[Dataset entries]

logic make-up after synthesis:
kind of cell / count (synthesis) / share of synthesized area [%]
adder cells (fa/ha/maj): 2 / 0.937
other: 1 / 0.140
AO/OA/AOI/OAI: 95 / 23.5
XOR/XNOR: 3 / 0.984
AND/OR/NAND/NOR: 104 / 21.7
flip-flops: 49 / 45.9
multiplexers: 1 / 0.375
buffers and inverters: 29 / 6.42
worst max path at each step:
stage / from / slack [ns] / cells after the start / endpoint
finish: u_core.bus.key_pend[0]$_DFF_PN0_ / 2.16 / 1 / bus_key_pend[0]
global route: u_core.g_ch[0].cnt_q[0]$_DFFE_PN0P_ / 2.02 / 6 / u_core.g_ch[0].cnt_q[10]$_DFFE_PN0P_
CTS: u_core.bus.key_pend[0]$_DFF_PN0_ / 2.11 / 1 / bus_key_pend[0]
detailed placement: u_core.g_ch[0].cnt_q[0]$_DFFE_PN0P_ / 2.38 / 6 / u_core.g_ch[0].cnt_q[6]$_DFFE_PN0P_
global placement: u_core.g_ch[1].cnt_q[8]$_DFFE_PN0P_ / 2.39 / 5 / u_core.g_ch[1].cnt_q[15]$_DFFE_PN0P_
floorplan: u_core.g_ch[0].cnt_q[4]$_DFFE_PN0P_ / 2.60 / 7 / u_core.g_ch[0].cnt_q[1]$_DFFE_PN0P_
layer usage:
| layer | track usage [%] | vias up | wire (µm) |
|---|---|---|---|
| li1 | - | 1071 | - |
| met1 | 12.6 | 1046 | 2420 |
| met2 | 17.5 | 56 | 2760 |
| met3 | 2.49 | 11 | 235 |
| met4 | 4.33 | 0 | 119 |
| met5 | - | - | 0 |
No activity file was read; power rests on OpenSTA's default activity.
==> src/rtl/timer_countdown_core.sv <==
// Countdown timer core: holds a BCD MM:SS value and counts it down once per
// clk1hz enable pulse under load / start-stop control, flagging expiry at 00:00.
module timer_countdown_core (
    input  logic       C50,
    input  logic       rst,
    input  logic       clk1hz,
    input  logic       load,
    input  logic       start_stop,
    input  logic [3:0] set_mt,
    input  logic [3:0] set_mo,
    input  logic [3:0] set_st,
    input  logic [3:0] set_so,
    output logic [3:0] mt,
    output logic [3:0] mo,
    output logic [3:0] st,
    output logic [3:0] so,
    output logic       running,
    output logic       done,
    output logic       expired
);

    localparam logic [1:0] IDLE  = 2'd0;
    localparam logic [1:0] RUN   = 2'd1;
    localparam logic [1:0] PAUSE = 2'd2;
    localparam logic [1:0] DONE  = 2'd3;

    logic [1:0] state;
    logic [3:0] san_mt, san_mo, san_st, san_so;
    logic [3:0] dec_mt, dec_mo, dec_st, dec_so;
    logic       is_zero;
    logic       is_one;

    // Clamp presets so the digit registers can never hold a non-BCD value.
    always_comb begin
        san_mt = (set_mt > 4'd9) ? 4'd9 : set_mt;
        san_mo = (set_mo > 4'd9) ? 4'd9 : set_mo;
        san_st = (set_st > 4'd5) ? 4'd5 : set_st;
        san_so = (set_so > 4'd9) ? 4'd9 : set_so;
    end

    assign is_zero = (mt == 4'd0) && (mo == 4'd0) && (st == 4'd0) && (so == 4'd0);
    assign is_one  = (mt == 4'd0) && (mo == 4'd0) && (st == 4'd0) && (so == 4'd1);

    // One-second decrement with borrow; only used when the value is non-zero.
    always_comb begin
        dec_mt = mt;
        dec_mo = mo;
        dec_st = st;
        dec_so = so;
        if (so != 4'd0) begin
            dec_so = so - 4'd1;
        end else begin
            dec_so = 4'd9;
            if (st != 4'd0) begin
                dec_st = st - 4'd1;
            end else begin
                dec_st = 4'd5;
                if (mo != 4'd0) begin
                    dec_mo = mo - 4'd1;
                end else begin
                    dec_mo = 4'd9;
                    dec_mt = mt - 4'd1;
                end
            end
        end
    end

    always_ff @(posedge C50) begin
        expired <= 1'b0;
        if (rst) begin
            state <= IDLE;
            mt    <= 4'd0;
            mo    <= 4'd0;
            st    <= 4'd0;
            so    <= 4'd0;
        end else if (load) begin
            state <= IDLE;
            mt    <= san_mt;
            mo    <= san_mo;
            st    <= san_st;
            so    <= san_so;
        end else if (start_stop) begin
            case (state)
                IDLE:    if (!is_zero) state <= RUN;
                RUN:     state <= PAUSE;
                PAUSE:   state <= RUN;
                default: state <= IDLE;
            endcase
        end else if (clk1hz && (state == RUN) && !is_zero) begin
            mt <= dec_mt;
            mo <= dec_mo;
            st <= dec_st;
            so <= dec_so;
            if (is_one) begin
                state   <= DONE;
                expired <= 1'b1;
            end
        end
    end

    assign running = (state == RUN);
    assign done    = (state == DONE);

endmodule
File: src/rtl/seq_multiplier_4bit_add_nbit.sv
// WIDTH-bit adder used by the multiplier datapath.
//   sum   : WIDTH-bit sum
//   c_out : carry out of the MSB
//   a, b  : addends
//   c_in  : carry in
// At WIDTH=4 the existing 4-bit ripple adder is reused as-is.
module add_nbit
    import mul_pkg::*;
#(
    parameter int unsigned WIDTH = DefWidth
) (
    output logic [WIDTH-1:0] sum,
    output logic             c_out,
    input  logic [WIDTH-1:0] a,
    input  logic [WIDTH-1:0] b,
    input  logic             c_in
);
    if (WIDTH == 4) begin : g_fa4
        full_adder_4bit u_fa (
            .sum   (sum),
            .c_out (c_out),
            .a     (a),
            .b     (b),
            .c_in  (c_in)
        );
    end else begin : g_generic
        assign {c_out, sum} = {1'b0, a} + {1'b0, b} + {{WIDTH{1'b0}}, c_in};
    end
endmodule

File: src/rtl/seq_multiplier_4bit.sv
// Shift-and-add unsigned multiplier, one add per cycle, WIDTH cycles per product.
//   clk     : rising-edge clock
//   reset   : asynchronous active-high reset, discards any in-flight multiply
//   mul_if  : start/a/b request, busy/done status, registered product
module seq_multiplier_4bit
    import mul_pkg::*;
#(
    parameter int unsigned WIDTH = DefWidth,
    parameter int unsigned CNT_W = DefCntW
) (
    input  logic                  clk,
    input  logic                  reset,
    seq_multiplier_4bit_if.slave  mul_if
);
    state_e               state_q, state_d;
    logic [WIDTH-1:0]     m_q, m_d;
    logic [WIDTH-1:0]     a_q, a_d;
    logic [WIDTH-1:0]     q_q, q_d;
    logic [CNT_W-1:0]     cnt_q, cnt_d;
    logic                 busy_q, busy_d;
    logic                 done_q, done_d;
    logic [2*WIDTH-1:0]   prod_q, prod_d;

    logic [WIDTH-1:0]     addend;
    logic [WIDTH-1:0]     sum;
    logic                 c_out;
    logic [WIDTH-1:0]     a_shift;
    logic [WIDTH-1:0]     q_shift;

    // Adding zero when Q[0]=0 yields {0,A}, so one adder path covers both cases.
    assign addend = q_q[0] ? m_q : '0;

    add_nbit #(
        .WIDTH (WIDTH)
    ) u_add (
        .sum   (sum),
        .c_out (c_out),
        .a     (a_q),
        .b     (addend),
        .c_in  (1'b0)
    );

    // {C,A,Q} >> 1: the carry lands in A's MSB, A's LSB moves into Q's MSB.
    assign a_shift = {c_out, sum[WIDTH-1:1]};
    assign q_shift = {sum[0], q_q[WIDTH-1:1]};

    always_comb begin
        state_d = state_q;
        m_d     = m_q;
        a_d     = a_q;
        q_d     = q_q;
        cnt_d   = cnt_q;
        busy_d  = busy_q;
        done_d  = 1'b0;
        prod_d  = prod_q;
        case (state_q)
            StIdle, StDone: begin
                if (mul_if.start) begin
                    m_d     = mul_if.a;
                    q_d     = mul_if.b;
                    a_d     = '0;
                    cnt_d   = CNT_W'(WIDTH);
                    busy_d  = 1'b1;
                    state_d = StCalc;
                end else begin
                    busy_d  = 1'b0;
                    state_d = StIdle;
                end
            end
            StCalc: begin
                a_d   = a_shift;
                q_d   = q_shift;
                cnt_d = cnt_q - 1'b1;
                if (cnt_q == CNT_W'(1)) begin
                    prod_d  = {a_shift, q_shift};
                    done_d  = 1'b1;
                    busy_d  = 1'b0;
                    state_d = StDone;
                end
            end
            default: begin
                busy_d  = 1'b0;
                state_d = StIdle;
            end
        endcase
    end

    always_ff @(posedge clk or posedge reset) begin
        if (reset) begin
            state_q <= StIdle;
            m_q     <= '0;
            a_q     <= '0;
            q_q     <= '0;
            cnt_q   <= '0;
            busy_q  <= 1'b0;
            done_q  <= 1'b0;
            prod_q  <= '0;
        end else begin
            state_q <= state_d;
            m_q     <= m_d;
            a_q     <= a_d;
            q_q     <= q_d;
            cnt_q   <= cnt_d;
            busy_q  <= busy_d;
            done_q  <= done_d;
            prod_q  <= prod_d;
        end
    end

    assign mul_if.busy    = busy_q;
    assign mul_if.done    = done_q;
    assign mul_if.product = prod_q;
endmodule

File: src/flat_wrapper.sv
// flat-port wrapper written by rule: the top's interface ports become plain ports
module seq_multiplier_4bit_flat import mul_pkg::*;
#(
    parameter int unsigned WIDTH = DefWidth,
    parameter int unsigned CNT_W = DefCntW
)
  (clk, reset, mul_if_start, mul_if_a, mul_if_b, mul_if_busy, mul_if_done, mul_if_product);
  seq_multiplier_4bit_if #(.WIDTH(WIDTH)) mul_if_i ();
  input  logic clk;
  input  logic reset;
  input wire logic [$bits(mul_if_i.start)-1:0] mul_if_start;
  input wire logic [$bits(mul_if_i.a)-1:0] mul_if_a;
  input wire logic [$bits(mul_if_i.b)-1:0] mul_if_b;
  output wire logic [$bits(mul_if_i.busy)-1:0] mul_if_busy;
  output wire logic [$bits(mul_if_i.done)-1:0] mul_if_done;
  output wire logic [$bits(mul_if_i.product)-1:0] mul_if_product;
  assign mul_if_i.start = mul_if_start;
  assign mul_if_i.a = mul_if_a;
  assign mul_if_i.b = mul_if_b;
  assign mul_if_busy = mul_if_i.busy;
  assign mul_if_done = mul_if_i.done;
  assign mul_if_product = mul_if_i.product;
  seq_multiplier_4bit #(.WIDTH(WIDTH), .CNT_W(CNT_W)) u_core (.clk(clk), .reset(reset), .mul_if(mul_if_i));
endmodule
File: config.mk
export PLATFORM = sky130hd
export DESIGN_NAME = seq_multiplier_4bit_flat
export DESIGN_NICKNAME = d
export VERILOG_FILES = /design/src/rtl/mul_pkg.sv /design/src/rtl/seq_multiplier_4bit_if.sv /design/src/rtl/full_adder_4bit.sv /design/src/rtl/seq_multiplier_4bit_add_nbit.sv /design/src/rtl/seq_multiplier_4bit.sv /design/src/flat_wrapper.sv
export SDC_FILE = /design/constraint.sdc
export NUM_CORES = 1
export LEC_CHECK = 0
export CAP_MARGIN = 20
export CORE_MARGIN = 4
export CORE_UTILIZATION = 55
export CTS_BUF_LIST = sky130_fd_sc_hd__clkbuf_8 sky130_fd_sc_hd__clkbuf_16
export DETAILED_ROUTE_END_ITERATION = 6
export HOLD_SLACK_MARGIN = 0.03
export PLACE_DENSITY = 0.87
export SLEW_MARGIN = 40
export SYNTH_ARGS = -nofsm -noshare
export SYNTH_HDL_FRONTEND = slang
export SYNTH_SLANG_ARGS = --single-unit
File: constraint.sdc
create_clock -name clk -period 6 [get_ports clk]
set_clock_uncertainty 0.2 [all_clocks]
set_input_delay 1.5 -clock clk [delete_from_list [all_inputs] [get_ports clk]]
set_output_delay 1.5 -clock clk [all_outputs]
set_load 0.1 [all_outputs]
**config.mk**
```make
export PLATFORM = sky130hd
export DESIGN_NAME = argon_seq_ctrl
export DESIGN_NICKNAME = d
export VERILOG_FILES = /design/src/rtl/argon_seq_ctrl.sv
export SDC_FILE = /design/constraint.sdc
export NUM_CORES = 1
export LEC_CHECK = 0
export ABC_AREA = 1
export CAP_MARGIN = 0
export CORE_ASPECT_RATIO = 1.1
export CORE_MARGIN = 2
export CORE_UTILIZATION = 45
export CTS_BUF_LIST = sky130_fd_sc_hd__clkbuf_8 sky130_fd_sc_hd__clkbuf_16
export DETAILED_ROUTE_END_ITERATION = 16
export PLACE_DENSITY = 0.87
export SYNTH_ARGS = -nofsm -noshare
export SYNTH_HDL_FRONTEND = slang
export SYNTH_SLANG_ARGS = --single-unit
```
**constraint.sdc**
```tcl
create_clock -name i_clk -period 1.9 [get_ports i_clk]
set_input_delay 0.38 -clock i_clk [delete_from_list [all_inputs] [get_ports i_clk]]
set_output_delay 0.38 -clock i_clk [all_outputs]
set_load 0.1 [all_outputs]
```
**src/rtl/argon_seq_ctrl.sv**
```systemverilog
// Single-issue control sequencer for the Argon regfile + ALU datapath.
// Optional build macro ARGON_SEQ_OVERLAP_EN: accept the next instruction during S_WB.
module argon_seq_ctrl #(
  parameter int DATA_WIDTH = 16,
  parameter int SEL_WIDTH  = 4,
  parameter int CNT_WIDTH  = 16
) (
  input  logic                  i_clk,
  input  logic                  i_reset_n,
  input  logic                  i_halt,
  input  logic                  i_instr_valid,
  output logic                  o_instr_ready,
  input  logic [17:0]           i_instr,
  input  logic [DATA_WIDTH-1:0] i_imm,
  output logic [SEL_WIDTH-1:0]  o_selectA,
  output logic [SEL_WIDTH-1:0]  o_selectB,
  output logic [SEL_WIDTH-1:0]  o_selectW,
  output logic                  o_write_en,
  output logic                  o_write_to_regfile,
  output logic                  o_use_immediate,
  output logic [DATA_WIDTH-1:0] o_portW,
  output logic [3:0]            o_alu_op,
  input  logic                  i_flag_zero,
  input  logic                  i_flag_sign,
  input  logic                  i_flag_overflow,
  input  logic                  i_flag_carry,
  output logic                  o_flag_zero,
  output logic                  o_flag_sign,
  output logic                  o_flag_overflow,
  output logic                  o_flag_carry,
  output logic                  o_busy,
  output logic [CNT_WIDTH-1:0]  o_retired
);

`ifdef ARGON_SEQ_OVERLAP_EN
  localparam bit OVERLAP = 1'b1;
`else
  localparam bit OVERLAP = 1'b0;
`endif

  localparam logic [1:0] K_RI  = 2'b01;
  localparam logic [1:0] K_LDI = 2'b10;
  localparam logic [1:0] K_CMP = 2'b11;

  typedef enum logic [1:0] {S_IDLE = 2'd0, S_EXEC = 2'd1, S_WB = 2'd2} state_t;

  state_t                state_q, state_d;
  logic [1:0]            kind_q, kind_d;
  logic [3:0]            op_q, op_d;
  logic [SEL_WIDTH-1:0]  rd_q, rd_d, ra_q, ra_d, rb_q, rb_d;
  logic [DATA_WIDTH-1:0] imm_q, imm_d;
  logic [3:0]            flags_q, flags_d;
  logic [CNT_WIDTH-1:0]  retired_q, retired_d;
  logic                  ready, accept, retire;
  state_t                accept_state;

  always_ff @(posedge i_clk or negedge i_reset_n) begin
    if (!i_reset_n) begin
      state_q   <= S_IDLE;
      kind_q    <= '0;
      op_q      <= '0;
      rd_q      <= '0;
      ra_q      <= '0;
      rb_q      <= '0;
      imm_q     <= '0;
      flags_q   <= '0;
      retired_q <= '0;
    end else begin
      state_q   <= state_d;
      kind_q    <= kind_d;
      op_q      <= op_d;
      rd_q      <= rd_d;
      ra_q      <= ra_d;
      rb_q      <= rb_d;
      imm_q     <= imm_d;
      flags_q   <= flags_d;
      retired_q <= retired_d;
    end
  end

  always_comb begin
    state_d   = state_q;
    kind_d    = kind_q;
    op_d      = op_q;
    rd_d      = rd_q;
    ra_d      = ra_q;
    rb_d      = rb_q;
    imm_d     = imm_q;
    flags_d   = flags_q;
    retired_d = retired_q;
    retire    = 1'b0;

    ready  = (state_q == S_IDLE) || (OVERLAP && (state_q == S_WB) && !i_halt);
    accept = ready && i_instr_valid && !i_halt;
    // LDI skips the ALU entirely and writes on the very next cycle
    accept_state = (i_instr[17:16] == K_LDI) ? S_WB : S_EXEC;

    case (state_q)
      S_IDLE: begin
        if (accept) state_d = accept_state;
      end
      S_EXEC: begin
        if (!i_halt) begin
          flags_d = {i_flag_zero, i_flag_sign, i_flag_overflow, i_flag_carry};
          if (kind_q == K_CMP) begin
            retire  = 1'b1;
            state_d = S_IDLE;
          end else begin
            state_d = S_WB;
          end
        end
      end
      S_WB: begin
        if (!i_halt) begin
          retire  = 1'b1;
          state_d = accept ? accept_state : S_IDLE;
        end
      end
      default: state_d = S_IDLE;
    endcase

    if (accept) begin
      kind_d = i_instr[17:16];
      op_d   = i_instr[15:12];
      rd_d   = SEL_WIDTH'(i_instr[11:8]);
      ra_d   = SEL_WIDTH'(i_instr[7:4]);
      rb_d   = SEL_WIDTH'(i_instr[3:0]);
      imm_d  = i_imm;
    end

    if (retire) retired_d = retired_q + {{(CNT_WIDTH-1){1'b0}}, 1'b1};
  end

  // Outputs decode only flops; halt is the one live gate, on the write strobe/ready
  assign o_instr_ready      = ready;
  assign o_busy             = (state_q != S_IDLE);
  assign o_selectA          = o_busy ? ra_q : '0;
  assign o_selectB          = o_busy ? rb_q : '0;
  assign o_alu_op           = o_busy ? op_q : 4'd0;
  assign o_use_immediate    = o_busy && (kind_q == K_RI);
  assign o_selectW          = (state_q == S_WB) ? rd_q : '0;
  assign o_write_en         = (state_q == S_WB) && !i_halt;
  assign o_write_to_regfile = (state_q == S_WB) && (kind_q == K_LDI);
  assign o_portW            = imm_q;
  assign o_flag_zero        = flags_q[3];
  assign o_flag_sign        = flags_q[2];
  assign o_flag_overflow    = flags_q[1];
  assign o_flag_carry       = flags_q[0];
  assign o_retired          = retired_q;

endmodule

```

### WHAT NEEDS TO BE DONE
If a line above includes the word "synthesis", count it; then give the final number by itself.

### RESULT FOR THIS EXERCISE
2